Op 20 juni jl werden reeds zeven jongeren veroordeeld voor werkstraffen tussen 40 en 100 uur en een leerstraf van elk 20 uur. Zij zijn tevens gezamenlijk verantwoordelijk gesteld voor betaling van het schadevergoedingbedrag van 8.000 euro aan de Nederlandse Spoorwegen. Het Openbaar Ministerie zelf bood nog een achtste verdachte een werkstraf van 10 uur aan in combinatie met een leerstraf van 20 uur. Een negende verdachte kreeg vandaag van de kinderrechter een werkstraf van 60 uur en een leerstraf van 20 uur opgelegd. Tevens dient hij 3000,= aan de NS te vergoeden.
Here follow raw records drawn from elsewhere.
**src/rtl/bcd_count_display_pkg.sv**
```systemverilog
// Shared encodings and constants for the BCD counter/display block.
package bcd_count_display_pkg;

  typedef enum logic {
    C_IDLE,
    C_ADD
  } cnt_state_e;

  typedef enum logic [1:0] {
    S_IDLE,
    S_LOW,
    S_HIGH,
    S_LATCH
  } ser_state_e;

  localparam logic [3:0] BCD_MAX = 4'd9;

endpackage

```
**src/rtl/bcd_count_display_if.sv**
```systemverilog
// Trigger-side and pin-side signals of the BCD counter/display block.
interface bcd_count_display_if #(
  parameter int DIGITS = 6
) ();

  logic                  inc_clk;
  logic [DIGITS-1:0]     inc_sel;
  logic                  ref_clk;
  logic                  clr;
  logic [4*DIGITS-1:0]   disp_value;
  logic                  busy;
  logic                  overflow;
  logic                  ser_data;
  logic                  ser_clk;
  logic                  ser_latch;

  modport master (
    output inc_clk, inc_sel, ref_clk, clr,
    input  disp_value, busy, overflow, ser_data, ser_clk, ser_latch
  );

  modport slave (
    input  inc_clk, inc_sel, ref_clk, clr,
    output disp_value, busy, overflow, ser_data, ser_clk, ser_latch
  );

endinterface

```
**src/rtl/bcd_serializer.sv**
```systemverilog
// Serial shifter for the display word: MSB first, two cycles per bit, then a
// one-cycle storage latch strobe. Requests arriving mid-transfer merge into one.
module bcd_serializer
  import bcd_count_display_pkg::*;
#(
  parameter int W = 24
) (
  input  logic         clk,
  input  logic         rst_n,
  input  logic         req,
  input  logic [W-1:0] word,
  output logic         ser_data,
  output logic         ser_clk,
  output logic         ser_latch
);

  localparam int CW = $clog2(W);

  ser_state_e   state_q, state_d;
  logic [W-1:0] word_q, word_d;
  logic [CW-1:0] bit_q, bit_d;
  logic         pend_q, pend_d;
  logic         ser_data_q, ser_data_d;
  logic         ser_clk_q, ser_clk_d;
  logic         ser_latch_q, ser_latch_d;
  logic         start;

  always_comb begin
    state_d     = state_q;
    word_d      = word_q;
    bit_d       = bit_q;
    pend_d      = pend_q;
    ser_data_d  = ser_data_q;
    start       = 1'b0;

    case (state_q)
      S_IDLE:  start = req;
      S_LOW: begin
        state_d = S_HIGH;
        if (req) pend_d = 1'b1;
      end
      S_HIGH: begin
        if (req) pend_d = 1'b1;
        if (bit_q == '0) begin
          state_d = S_LATCH;
        end else begin
          bit_d   = bit_q - 1'b1;
          state_d = S_LOW;
        end
      end
      S_LATCH: begin
        if (req || pend_q) start = 1'b1;
        else               state_d = S_IDLE;
      end
      default: state_d = S_IDLE;
    endcase

    // Back-to-back transfers reload straight from S_LATCH with the newest word.
    if (start) begin
      word_d  = word;
      bit_d   = CW'(W - 1);
      state_d = S_LOW;
      pend_d  = 1'b0;
    end

    ser_clk_d   = (state_d == S_HIGH);
    ser_latch_d = (state_d == S_LATCH);
    if (state_d == S_LOW) ser_data_d = word_d[bit_d];
  end

  always_ff @(posedge clk) begin
    if (!rst_n) begin
      state_q     <= S_IDLE;
      word_q      <= '0;
      bit_q       <= '0;
      pend_q      <= 1'b0;
      ser_data_q  <= 1'b0;
      ser_clk_q   <= 1'b0;
      ser_latch_q <= 1'b0;
    end else begin
      state_q     <= state_d;
      word_q      <= word_d;
      bit_q       <= bit_d;
      pend_q      <= pend_d;
      ser_data_q  <= ser_data_d;
      ser_clk_q   <= ser_clk_d;
      ser_latch_q <= ser_latch_d;
    end
  end

  assign ser_data  = ser_data_q;
  assign ser_clk   = ser_clk_q;
  assign ser_latch = ser_latch_q;

endmodule

```
**src/rtl/bcd_count_display.sv**
```systemverilog
// DIGITS-wide BCD counter with digit-serial carry ripple, display latch and
// serial output to an external 7-seg shift register.
module bcd_count_display
  import bcd_count_display_pkg::*;
#(
  parameter int DIGITS = 6
) (
  input  logic               clk,
  input  logic               rst_n,
  bcd_count_display_if.slave bus
);

  localparam int IW = (DIGITS > 1) ? $clog2(DIGITS) : 1;

  cnt_state_e                state_q, state_d;
  logic [DIGITS-1:0][3:0]    digits_q, digits_d;
  logic [DIGITS-1:0]         mask_q, mask_d;
  logic [IW-1:0]             idx_q, idx_d;
  logic                      carry_q, carry_d;
  logic                      ovf_q, ovf_d;
  logic                      ref_pend_q, ref_pend_d;
  logic [4*DIGITS-1:0]       disp_q, disp_d;
  logic                      shift_req;
  logic [4:0]                sum;
  logic [3:0]                sum_wrap;

  always_comb begin
    state_d    = state_q;
    digits_d   = digits_q;
    mask_d     = mask_q;
    idx_d      = idx_q;
    carry_d    = carry_q;
    ovf_d      = ovf_q;
    ref_pend_d = ref_pend_q;
    disp_d     = disp_q;
    shift_req  = 1'b0;

    sum      = {1'b0, digits_q[idx_q]} + {4'd0, mask_q[idx_q]} + {4'd0, carry_q};
    sum_wrap = sum[3:0] - 4'd10;

    // Refresh only latches from idle so a half-rippled value is never shown.
    if (state_q == C_IDLE && (bus.ref_clk || ref_pend_q)) begin
      disp_d     = digits_q;
      shift_req  = 1'b1;
      ref_pend_d = 1'b0;
    end else if (bus.ref_clk) begin
      ref_pend_d = 1'b1;
    end

    if (bus.clr) begin
      digits_d = '0;
      ovf_d    = 1'b0;
      carry_d  = 1'b0;
      state_d  = C_IDLE;
    end else begin
      case (state_q)
        C_IDLE: begin
          if (bus.inc_clk) begin
            mask_d  = bus.inc_sel;
            idx_d   = '0;
            carry_d = 1'b0;
            state_d = C_ADD;
          end
        end
        C_ADD: begin
          if (sum > {1'b0, BCD_MAX}) begin
            digits_d[idx_q] = sum_wrap;
            carry_d         = 1'b1;
          end else begin
            digits_d[idx_q] = sum[3:0];
            carry_d         = 1'b0;
          end
          if (idx_q == IW'(DIGITS - 1)) begin
            ovf_d   = ovf_q | carry_d;
            state_d = C_IDLE;
          end else begin
            idx_d = idx_q + 1'b1;
          end
        end
        default: state_d = C_IDLE;
      endcase
    end
  end

  always_ff @(posedge clk) begin
    if (!rst_n) begin
      state_q    <= C_IDLE;
      digits_q   <= '0;
      mask_q     <= '0;
      idx_q      <= '0;
      carry_q    <= 1'b0;
      ovf_q      <= 1'b0;
      ref_pend_q <= 1'b0;
      disp_q     <= '0;
    end else begin
      state_q    <= state_d;
      digits_q   <= digits_d;
      mask_q     <= mask_d;
      idx_q      <= idx_d;
      carry_q    <= carry_d;
      ovf_q      <= ovf_d;
      ref_pend_q <= ref_pend_d;
      disp_q     <= disp_d;
    end
  end

  assign bus.disp_value = disp_q;
  assign bus.busy       = (state_q == C_ADD);
  assign bus.overflow   = ovf_q;

  bcd_serializer #(
    .W (4 * DIGITS)
  ) u_ser (
    .clk       (clk),
    .rst_n     (rst_n),
    .req       (shift_req),
    .word      (disp_d),
    .ser_data  (bus.ser_data),
    .ser_clk   (bus.ser_clk),
    .ser_latch (bus.ser_latch)
  );

endmodule

```
**src/flat_wrapper.sv**
```systemverilog
// flat-port wrapper written by rule: the top's interface ports become plain ports
module bcd_count_display_flat import bcd_count_display_pkg::*;
#(
  parameter int DIGITS = 6
)
  (clk, rst_n, bus_inc_clk, bus_inc_sel, bus_ref_clk, bus_clr, bus_disp_value, bus_busy, bus_overflow, bus_ser_data, bus_ser_clk, bus_ser_latch);
  bcd_count_display_if #(.DIGITS(DIGITS)) bus_i ();
  input  logic clk;
  input  logic rst_n;
  input wire logic [$bits(bus_i.inc_clk)-1:0] bus_inc_clk;
  input wire logic [$bits(bus_i.inc_sel)-1:0] bus_inc_sel;
  input wire logic [$bits(bus_i.ref_clk)-1:0] bus_ref_clk;
  input wire logic [$bits(bus_i.clr)-1:0] bus_clr;
  output wire logic [$bits(bus_i.disp_value)-1:0] bus_disp_value;
  output wire logic [$bits(bus_i.busy)-1:0] bus_busy;
  output wire logic [$bits(bus_i.overflow)-1:0] bus_overflow;
  output wire logic [$bits(bus_i.ser_data)-1:0] bus_ser_data;
  output wire logic [$bits(bus_i.ser_clk)-1:0] bus_ser_clk;
  output wire logic [$bits(bus_i.ser_latch)-1:0] bus_ser_latch;
  assign bus_i.inc_clk = bus_inc_clk;
  assign bus_i.inc_sel = bus_inc_sel;
  assign bus_i.ref_clk = bus_ref_clk;
  assign bus_i.clr = bus_clr;
  assign bus_disp_value = bus_i.disp_value;
  assign bus_busy = bus_i.busy;
  assign bus_overflow = bus_i.overflow;
  assign bus_ser_data = bus_i.ser_data;
  assign bus_ser_clk = bus_i.ser_clk;
  assign bus_ser_latch = bus_i.ser_latch;
  bcd_count_display #(.DIGITS(DIGITS)) u_core (.clk(clk), .rst_n(rst_n), .bus(bus_i));
endmodule
```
De Raad voor de Kinderbescherming in Tilburg is in dit traject verantwoordelijk geweest voor de ontwikkeling en voorbereiding van de NS-taakstraffen. De Raad heeft in samenwerking met de Nederlandse Spoorwegen de 'NS-taakstraffen' ontwikkeld en houdt toezicht op de uitvoering ervan.

Eind augustus zullen de veroordeelde jongeren zich moeten melden voor de start van hun werkstraf. De werkstraf zal zich afspelen op een locatie gerelateerd aan de plaats van het delict, namelijk een NS-station.

Omdat een negatieve
groepsdruk een grote rol speelde bij de gepleegde delicten, zal bij de leerstraffen hierop het accent liggen. De jongere zullen tijdens de cursus inzicht krijgen in de dynamiek van een groep en hun eigen bijdrage.

Zij zullen getraind worden om in de toekomst een positieve, en indien nodig corrigerende, bijdrage binnen hun vriendengroepjes te leveren. Daarbij zal iedere jongere zich bewust dienen te worden van de eigen positieve vaardigheden om zo het zelfvertrouwen te vergroten en herhaling van het plegen van delicten te voorkomen.

Dergelijke plaats- en delictgebonden taakstraffen zullen in de toekomst vaker door de Raad voor de Kinderbescherming worden ontwikkeld.